Look through the data below and work out how many lines hold "duration"; state only the number.

MATERIALS PROVIDED Start Marker

--- src/rtl/tams_pkg.sv ---
// ----------------------------------------------------------------------------
// tams_pkg
// Shared types, widths and helpers for the two-axis motion spreader.
// ----------------------------------------------------------------------------
`default_nettype none

package tams_pkg;

   localparam int TICK_COUNT_BITS_DEF = 16;
   localparam int MOVE_W              = 16;   // step and total width
   localparam int DUR_W               = 16;   // duration field width
   localparam int REQ_DATA_W          = 48;   // delta_x, delta_y, duration
   localparam int RSP_DATA_W          = 32;   // move_x, move_y

   typedef enum logic {
      OP_START = 1'b0,
      OP_TICK  = 1'b1
   } op_type;

   typedef enum logic [1:0] {
      ST_IDLE,
      ST_PREP,
      ST_DIV,
      ST_WRITE
   } state_type;

   // controller -> datapath
   typedef struct packed {
      logic load_start;   // take totals and span, clear residues
      logic load_sum;     // residue + total into sum register
      logic div_start;    // load divider numerator
      logic div_step;     // one quotient bit
      logic commit;       // write residues, tick count and result word
   } cmd_type;

   // datapath -> controller
   typedef struct packed {
      logic active;       // ticks remain in the run
      logic out_free;     // result register can take a word
   } sts_type;

   // residue width: holds |residue| <= span/2 plus one total, signed
   function automatic int res_width(input int tcb);
      res_width = ((tcb > MOVE_W) ? tcb : MOVE_W) + 2;
   endfunction

endpackage

`default_nettype wire

--- src/rtl/tams_axis.sv ---
// ----------------------------------------------------------------------------
// tams_axis
// One axis: rational residue, bit-serial rounding divider, residue update.
// ----------------------------------------------------------------------------
`default_nettype none

module tams_axis
   import tams_pkg::*;
#(
   parameter int TICK_COUNT_BITS = TICK_COUNT_BITS_DEF
) (
   input  wire logic                        clock,
   input  wire logic                        reset,
   input  wire cmd_type                     cmd,
   input  wire logic signed [MOVE_W-1:0]    total,
   input  wire logic [TICK_COUNT_BITS-1:0]  span,
   output logic signed [MOVE_W-1:0]         move
);

   localparam int TW = TICK_COUNT_BITS;
   localparam int RW = res_width(TICK_COUNT_BITS);
   localparam int NW = RW + 1;      // numerator 2|r| + span
   localparam int DW = TW + 1;      // divisor 2*span

   logic signed [RW-1:0] res_ff, res_in;
   logic signed [RW-1:0] sum_ff, sum_in;
   logic [NW-1:0]        num_ff, num_in;
   logic [DW-1:0]        rem_ff, rem_in;
   logic [MOVE_W-1:0]    quo_ff, quo_in;

   logic                 neg;
   logic [RW-1:0]        mag_full;
   logic [NW-1:0]        numer;
   logic [DW:0]          trial;
   logic [DW:0]          den2;
   logic                 qbit;
   logic signed [DW:0]   diff;
   logic signed [DW:0]   half;
   logic signed [RW-1:0] half_ext;

   assign neg      = sum_ff[RW-1];
   assign mag_full = neg ? (~sum_ff + RW'(1)) : sum_ff;
   assign numer    = NW'({mag_full[RW-2:0], 1'b0}) + NW'(span);

   // restoring division step
   assign trial = {rem_ff, num_ff[NW-1]};
   assign den2  = {1'b0, span, 1'b0};
   assign qbit  = (trial >= den2);

   // new |residue| = (rem - span) / 2, exact since rem - span is even
   assign diff     = $signed({1'b0, rem_ff}) - $signed({2'b00, span});
   assign half     = diff >>> 1;
   assign half_ext = RW'(half);

   assign move = neg ? (~quo_ff + MOVE_W'(1)) : quo_ff;

   always_comb begin
      res_in = res_ff;
      sum_in = sum_ff;
      num_in = num_ff;
      rem_in = rem_ff;
      quo_in = quo_ff;
      if (cmd.load_start) begin
         res_in = '0;
      end
      if (cmd.load_sum) begin
         sum_in = res_ff + RW'(total);
      end
      if (cmd.div_start) begin
         num_in = numer;
         rem_in = '0;
         quo_in = '0;
      end
      if (cmd.div_step) begin
         num_in = {num_ff[NW-2:0], 1'b0};
         rem_in = qbit ? DW'(trial - den2) : DW'(trial);
         quo_in = {quo_ff[MOVE_W-2:0], qbit};
      end
      if (cmd.commit) begin
         res_in = neg ? -half_ext : half_ext;
      end
   end

   always_ff @(posedge clock) begin
      if (reset) begin
         res_ff <= '0;
      end else begin
         res_ff <= res_in;
      end
   end

   always_ff @(posedge clock) begin
      sum_ff <= sum_in;
      num_ff <= num_in;
      rem_ff <= rem_in;
      quo_ff <= quo_in;
   end

endmodule

`default_nettype wire

--- src/rtl/tams_dp.sv ---
// ----------------------------------------------------------------------------
// tams_dp
// Datapath: run registers, two axis lanes and the result register.
// ----------------------------------------------------------------------------
`default_nettype none

module tams_dp
   import tams_pkg::*;
#(
   parameter int TICK_COUNT_BITS = TICK_COUNT_BITS_DEF
) (
   input  wire logic                   clock,
   input  wire logic                   reset,
   input  wire cmd_type                cmd,
   output sts_type                     sts,
   input  wire logic [REQ_DATA_W-1:0]  req_tdata,
   output logic                        rsp_tvalid,
   input  wire logic                   rsp_tready,
   output logic [RSP_DATA_W-1:0]       rsp_tdata,
   output logic [0:0]                  rsp_tuser,
   output logic                        rsp_tlast
);

   localparam int TW = TICK_COUNT_BITS;

   logic signed [MOVE_W-1:0] total_x_ff, total_x_in;
   logic signed [MOVE_W-1:0] total_y_ff, total_y_in;
   logic [TW-1:0]            span_ff, span_in;
   logic [TW-1:0]            ticks_ff, ticks_in;

   logic                     vld_ff, vld_in;
   logic [MOVE_W-1:0]        mx_ff, mx_in;
   logic [MOVE_W-1:0]        my_ff, my_in;
   logic                     moved_ff, moved_in;
   logic                     last_ff, last_in;

   logic signed [MOVE_W-1:0] move_x;
   logic signed [MOVE_W-1:0] move_y;

   tams_axis #(.TICK_COUNT_BITS(TICK_COUNT_BITS)) u_axis_x (
      .clock (clock),
      .reset (reset),
      .cmd   (cmd),
      .total (total_x_ff),
      .span  (span_ff),
      .move  (move_x)
   );

   tams_axis #(.TICK_COUNT_BITS(TICK_COUNT_BITS)) u_axis_y (
      .clock (clock),
      .reset (reset),
      .cmd   (cmd),
      .total (total_y_ff),
      .span  (span_ff),
      .move  (move_y)
   );

   assign sts.active   = (ticks_ff != '0);
   assign sts.out_free = !vld_ff || rsp_tready;

   always_comb begin
      total_x_in = total_x_ff;
      total_y_in = total_y_ff;
      span_in    = span_ff;
      ticks_in   = ticks_ff;
      if (cmd.load_start) begin
         total_x_in = req_tdata[MOVE_W-1:0];
         total_y_in = req_tdata[2*MOVE_W-1:MOVE_W];
         // duration kept modulo 2^TICK_COUNT_BITS
         span_in    = TW'(req_tdata[2*MOVE_W+DUR_W-1:2*MOVE_W]);
         ticks_in   = TW'(req_tdata[2*MOVE_W+DUR_W-1:2*MOVE_W]);
      end
      if (cmd.commit) begin
         ticks_in = ticks_ff - TW'(1);
      end
   end

   always_comb begin
      vld_in   = vld_ff;
      mx_in    = mx_ff;
      my_in    = my_ff;
      moved_in = moved_ff;
      last_in  = last_ff;
      if (cmd.commit) begin
         vld_in   = 1'b1;
         mx_in    = move_x;
         my_in    = move_y;
         moved_in = (move_x != '0) || (move_y != '0);
         last_in  = (ticks_ff == TW'(1));
      end else if (rsp_tready) begin
         vld_in = 1'b0;
      end
   end

   always_ff @(posedge clock) begin
      if (reset) begin
         ticks_ff <= '0;
         span_ff  <= '0;
         vld_ff   <= 1'b0;
      end else begin
         ticks_ff <= ticks_in;
         span_ff  <= span_in;
         vld_ff   <= vld_in;
      end
   end

   always_ff @(posedge clock) begin
      total_x_ff <= total_x_in;
      total_y_ff <= total_y_in;
      mx_ff      <= mx_in;
      my_ff      <= my_in;
      moved_ff   <= moved_in;
      last_ff    <= last_in;
   end

   assign rsp_tvalid   = vld_ff;
   assign rsp_tdata    = {my_ff, mx_ff};
   assign rsp_tuser[0] = moved_ff;
   assign rsp_tlast    = last_ff;

endmodule

`default_nettype wire

--- src/rtl/tams_ctrl.sv ---
// ----------------------------------------------------------------------------
// tams_ctrl
// Controller: request handshake, divide sequencing, result hand-off.
// ----------------------------------------------------------------------------
`default_nettype none

module tams_ctrl
   import tams_pkg::*;
#(
   parameter int TICK_COUNT_BITS = TICK_COUNT_BITS_DEF
) (
   input  wire logic     clock,
   input  wire logic     reset,
   input  wire logic     req_tvalid,
   output logic          req_tready,
   input  wire op_type   op,
   input  wire sts_type  sts,
   output cmd_type       cmd
);

   localparam int DIV_STEPS = res_width(TICK_COUNT_BITS) + 1;
   localparam int CW        = $clog2(DIV_STEPS);
   localparam logic [CW-1:0] LAST_CNT = CW'(DIV_STEPS - 1);

   state_type     state_ff, state_in;
   logic [CW-1:0] cnt_ff, cnt_in;

   always_comb begin
      state_in = state_ff;
      unique case (state_ff)
         ST_IDLE: begin
            if (req_tvalid && (op == OP_TICK) && sts.active) begin
               state_in = ST_PREP;
            end
         end
         ST_PREP: begin
            state_in = ST_DIV;
         end
         ST_DIV: begin
            if (cnt_ff == '0) begin
               state_in = ST_WRITE;
            end
         end
         ST_WRITE: begin
            if (sts.out_free) begin
               state_in = ST_IDLE;
            end
         end
         default: begin
            state_in = ST_IDLE;
         end
      endcase
   end

   always_comb begin
      req_tready     = 1'b0;
      cmd            = '0;
      unique case (state_ff)
         ST_IDLE: begin
            req_tready     = 1'b1;
            cmd.load_start = req_tvalid && (op == OP_START);
            cmd.load_sum   = req_tvalid && (op == OP_TICK) && sts.active;
         end
         ST_PREP: begin
            cmd.div_start = 1'b1;
         end
         ST_DIV: begin
            cmd.div_step = 1'b1;
         end
         ST_WRITE: begin
            cmd.commit = sts.out_free;
         end
         default: begin
            req_tready = 1'b0;
         end
      endcase
   end

   always_comb begin
      cnt_in = cnt_ff;
      if (state_ff == ST_PREP) begin
         cnt_in = LAST_CNT;
      end else if ((state_ff == ST_DIV) && (cnt_ff != '0)) begin
         cnt_in = cnt_ff - CW'(1);
      end
   end

   always_ff @(posedge clock) begin
      if (reset) begin
         state_ff <= ST_IDLE;
         cnt_ff   <= '0;
      end else begin
         state_ff <= state_in;
         cnt_ff   <= cnt_in;
      end
   end

endmodule

`default_nettype wire

--- src/rtl/two_axis_motion_spreader.sv ---
// ----------------------------------------------------------------------------
// two_axis_motion_spreader
// Spreads a signed (dx, dy) move evenly over a number of ticks.
// ----------------------------------------------------------------------------
// A start word (tuser = 0) loads dx, dy and the duration, clears both
// residues and replaces any run in progress; it makes no result. Each tick
// word (tuser = 1) during a run adds dx and dy to residues kept in units of
// 1/duration, divides by the duration rounding half away from zero, and
// returns that step, so the steps of a run sum exactly to dx and dy. Ticks
// outside a run, and all ticks after a zero duration, make no result.
// Start words and idle ticks finish at accept; the next word may follow.
// A tick that makes a step goes through the prep, divide and write-back
// states before the next accept. With RES_W = max(TICK_COUNT_BITS, 16) + 2,
// the divider in each axis lane retires one quotient bit per cycle over
// RES_W + 1 bits, both axes in parallel. The result sits in an output
// register, so a new word is taken while the last step waits; only the
// next step's write-back waits for rsp_tready.
// ----------------------------------------------------------------------------
`default_nettype none

module two_axis_motion_spreader
   import tams_pkg::*;
#(
   parameter int TICK_COUNT_BITS = TICK_COUNT_BITS_DEF   // 4 .. 24
) (
   input  wire logic                   clock,
   input  wire logic                   reset,
   // request words
   input  wire logic                   req_tvalid,
   output logic                        req_tready,
   input  wire logic [REQ_DATA_W-1:0]  req_tdata,   // delta_x, delta_y, duration
   input  wire logic [0:0]             req_tuser,   // operation
   // step words
   output logic                        rsp_tvalid,
   input  wire logic                   rsp_tready,
   output logic [RSP_DATA_W-1:0]       rsp_tdata,   // move_x, move_y
   output logic [0:0]                  rsp_tuser,   // moved
   output logic                        rsp_tlast    // final_res
);

   cmd_type cmd;
   sts_type sts;
   op_type  op;

   assign op = op_type'(req_tuser[0]);

   // sequencing: accept, numerator prep, bit-serial divide, write-back
   tams_ctrl #(.TICK_COUNT_BITS(TICK_COUNT_BITS)) u_ctrl (
      .clock      (clock),
      .reset      (reset),
      .req_tvalid (req_tvalid),
      .req_tready (req_tready),
      .op         (op),
      .sts        (sts),
      .cmd        (cmd)
   );

   // run state, axis lanes and result register
   tams_dp #(.TICK_COUNT_BITS(TICK_COUNT_BITS)) u_dp (
      .clock      (clock),
      .reset      (reset),
      .cmd        (cmd),
      .sts        (sts),
      .req_tdata  (req_tdata),
      .rsp_tvalid (rsp_tvalid),
      .rsp_tready (rsp_tready),
      .rsp_tdata  (rsp_tdata),
      .rsp_tuser  (rsp_tuser),
      .rsp_tlast  (rsp_tlast)
   );

endmodule

`default_nettype wire

--- config.mk ---
export PLATFORM = sky130hd
export DESIGN_NAME = two_axis_motion_spreader
export DESIGN_NICKNAME = d
export VERILOG_FILES = /design/src/rtl/tams_pkg.sv /design/src/rtl/tams_axis.sv /design/src/rtl/tams_dp.sv /design/src/rtl/tams_ctrl.sv /design/src/rtl/two_axis_motion_spreader.sv
export SDC_FILE = /design/constraint.sdc
export NUM_CORES = 1
export LEC_CHECK = 0
export ABC_AREA = 1
export BUFFER_PORTS_ARGS = -buffer_cell sky130_fd_sc_hd__buf_4
export CAP_MARGIN = 20
export CORE_AREA = 2 2 284 286
export CTS_BUF_LIST = sky130_fd_sc_hd__clkbuf_8
export DETAILED_ROUTE_END_ITERATION = 8
export DIE_AREA = 0 0 286 288
export GPL_TIMING_DRIVEN = 0
export HOLD_SLACK_MARGIN = 0.12
export SLEW_MARGIN = 20
export SYNTH_ARGS = -nofsm -noshare
export SYNTH_HDL_FRONTEND = slang
export SYNTH_SLANG_ARGS = --single-unit
--- constraint.sdc ---
create_clock -name clock -period 3.75 [get_ports clock]
set_input_delay 0.1875 -clock clock [delete_from_list [all_inputs] [get_ports clock]]
set_output_delay 0.1875 -clock clock [all_outputs]
set_load 0.05 [all_outputs]
==> metrics.yaml <==
outcome:
  outcome: "completed"
floorplanning:
  core_sq_um: 79600
  initial_core_util_pct: 22.8
  die_w_um: 286
  die_h_um: 288
  dieArea_sq_um: 82400
  io_pins: 89
  rows: 104
setup_path:
  critPathSlowestCell: "clkbuf_1"
  worstPathArrival_ns: 3.83
  slowest_delay_ns: 0.45
  crit_chain: "buf_4, clkinvlp_4, clkbuf_1, nor2_1, xor2_1, ha_1, nand2_1, o21ai_0, nand2_1, o21ai_0, nand4_1, nand2_1, nand2_1, nand3_1, nand2_1"
  cp_data_required_time_ns: 4.12
  end_kind: "register"
  crit_buf_inv: 3
  crit_fanout: 10
  crit_family: "buffers and inverters"
  critPathKind: "reg -> reg"
  start_kind: "register"
  cpMostUsedCell: "nand2_1"
synthesis:
  synth_seq_cells: 281
  ys.flop_type: "edfxtp_1"
  synth_area_per_cell_sq_um: 7.86
  synth_cells: 2305
  synth-edff-count: 204
  syn-num-nets: 2474
  ys_warn_count: 0
  synthArstFlopShare_pct: 0
  synth.distinct_cells: 53
  seq_area_frac_synth_pct: 42.3
  synth_area_sq_um: 18100
detailed_routing:
  wl_per_cell_um: 14.9
  drtPass1Iterations: 5
  initialDrtViolationCount: 1289
  routed_wl_mm: 53.8
  antenna_left: 0
  vias: 15900
  drt-vias-per-instance: 4.40
  remaining_drc_errors: 0
grt:
  grt_pass1_wl_mm: 81.7
  antenna_found_initial: 0
  grt_pass1_vias: 14700
  grt_max_degree: 44
  grt-ovfl-total: 0
  grtUsageTotal_pct: 12.8
clock_network:
  clk_latency_ns: 0.68
  cts_buffers: 52
  cts_htree_levels: 2
  cts_tree: "yes"
  ctsRootBufferMaster: "clkbuf_8"
  cts.sinks: 281
  clk_path_buf_depth: 3
  cts.reportedPaths.clkPinSlew_ns: 0.06
min_path:
  min-delay-path-class: "in -> reg"
sta:
  setup_tns_ns: 0
  worst_pin_slew_ns: 0.941
  slew_headroom_pct: 37.3
  period_needed_ns: 3.46
  hold_viol_final: 0
  fin_ws_ns: 0.286
  setup_viol: 0
  drv_slew: 0
  final.period_utilization_pct: 92.4
  max_freq_ghz: 0.289
  clock_skew_ns: 0.0757
  rsz0062_at_grt: "false"
cells_and_area:
  seqCellArea_sq_um: 7670
  mostFrequentLayoutCells: "586 x nand2_1, 318 x inv_1, 204 x edfxtp_1, 203 x a21oi_1, 157 x nor2_1"
  stdcell_count: 3612
  drive_gt1_share_pct: 10.9
  layout_commonest_cell: "nand2_1"
  multi_input_area_sq_um: 9060
  diodes: 0
  nets: 2680
  synthToLayoutAreaGrowth_pct: 20.8
  fillers: 8692
pwr:
  p_leak_nw: 9.67
  pwr-share-clk_pct: 17.1
  seqPwrFrac_pct: 30.5
  combPwrFrac_pct: 52.4
  switching_share_pct: 47.5
  vdd_drop_max_v: 0.000356
  p_int_w: 0.00923
  p_switching_w: 0.00834
  power.density_nw_per_um2: 803
place:
  dp_slack_ns: -0.390
  dp_cells: 3456
  io_buffer_count: 88
  dp_hpwl_mm: 42.3
  place_congestion: 0.922
run:
  maxCapViolCount: 0
[kinds of logic after synthesis]
logic type / after synthesis / synth area share [%]
compound gates: 414 / 12.3
xor+xnor: 93 / 4.54
fa+ha+maj: 116 / 8.26
buf+inv: 368 / 7.80
flops: 281 / 42.3
simple gates: 1033 / 24.8
[power groups by stage]
stage / Sequential (W) / Combinational [W] / Clock, W
after CTS: 0.00537 / 0.00914 / 0.00314
after global routing: 0.00546 / 0.0104 / 0.00326
final: 0.00536 / 0.00920 / 0.00301
after detailed placement: 0.00541 / 0.00906 / 0
after floorplan: 0.00543 / 0.00646 / 0
after global placement: 0.00534 / 0.00869 / 0
[final timing paths]
check | startpoint | to | slack, ns | cells after the start
worst max-delay path | u_dp.u_axis_y.sum_ff[17] | u_dp.u_axis_y.num_ff[14] | 0.29 | 15
worst min-delay path | req_tdata[22] | u_dp.total_y_ff[6] | 0.23 | 2
worst max register to register | u_dp.u_axis_y.sum_ff[17] | u_dp.u_axis_y.num_ff[14] | 0.29 | 15
worst min register to register | u_dp.u_axis_x.res_ff[5] | u_dp.u_axis_x.res_ff[5] | 0.47 | 2
[worst register-to-register path: cells and delay by family, from the launching register on]
family | cells | cell delay, ns
xor gates and xnor gates | 1 | 0.20
AOI/OAI and AO/OA | 2 | 0.72
buffers and inverters | 3 | 0.82
and+or+nand+nor | 8 | 0.76
adders and majority gates | 1 | 0.36
DFF | 1 | 0.36
[state kept, by name, summed over array words and instances, names as in the netlist, 17 cells and up]
signal,flops
u_dp.u_axis_x.res_ff,18
u_dp.u_axis_x.num_ff,18
u_dp.u_axis_y.res_ff,18
u_dp.u_axis_y.rem_ff,17
u_dp.u_axis_x.rem_ff,17
u_dp.u_axis_y.num_ff,19
u_dp.u_axis_y.sum_ff,18
u_dp.u_axis_x.sum_ff,18
[cell usage after synthesis, drive strengths merged (2+ instances only)]
cell type | count | area [sq um]
nand3b | 14 | 105
clkbuf | 35 | 131
inv | 312 | 1170
and2 | 5 | 31.3
fa | 6 | 120
nand4 | 26 | 163
clkinv | 2 | 7.51
dfxtp | 77 | 1540
a311oi | 2 | 17.5
o22ai | 5 | 31.3
nor3 | 36 | 200
o21ai | 148 | 748
a21boi | 4 | 30.0
a21o | 9 | 67.6
nor4 | 6 | 37.5
edfxtp | 204 | 6130
xnor2 | 26 | 228
nand3 | 137 | 726
a211oi | 3 | 22.5
nor3b | 3 | 22.5
o21a | 3 | 22.5
nand2 | 632 | 2500
buf | 19 | 104
o311ai | 2 | 17.5
xor2 | 67 | 594
o211ai | 5 | 37.5
a31oi | 10 | 62.6
o21bai | 3 | 22.5
ha | 110 | 1380
o31ai | 11 | 82.6
nor2 | 170 | 678
a21oi | 204 | 1020
or2 | 4 | 25.0
[what timing repair did]
action,CTS,global route
hold endpoints to repair,81,0
resized for setup,3,2
hold buffers,58,0
setup buffers,0,9
setup endpoints to repair,20,15
[cell type report]
cell class	instances	area share, %
well taps	1060	6.06
multi-input cells	1656	41.4
flip-flops and latches	281	35.0
clock inverters	41	1.36
plain buffers	48	1.02
inverters	314	5.42
clock buffers	54	3.40
repair buffers	158	6.31
[stage by stage]
step | hold WS [ns] | utilization [%] | instance area (sq um) | power [W]
2_1_floorplan | 0.286 | - | 18100 | 0.0119
3_3_place_gp | 0.365 | 25.2 | 20100 | 0.0140
3_5_place_dp | 0.367 | 25.4 | 20200 | 0.0145
4_1_cts | 0.163 | 27.4 | 21800 | 0.0176
5_1_grt | 0.189 | 27.5 | 21900 | 0.0191
6_report | 0.231 | 27.5 | 21900 | 0.0176
[metal layers]
layer | up-vias | part of all wire, % | global-route usage (%)
met1 | 7220 | 46 | 16.6
li1 | 8097 | - | -
met3 | 112 | 5.9 | 2.45
met4 | 0 | 3.6 | 5.09
met2 | 447 | 45 | 21.0
met5 | - | 0 | 0
Power figures use the tool's default switching activity.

MATERIALS PROVIDED End Marker

ANSWER FOR THIS EXERCISE. 7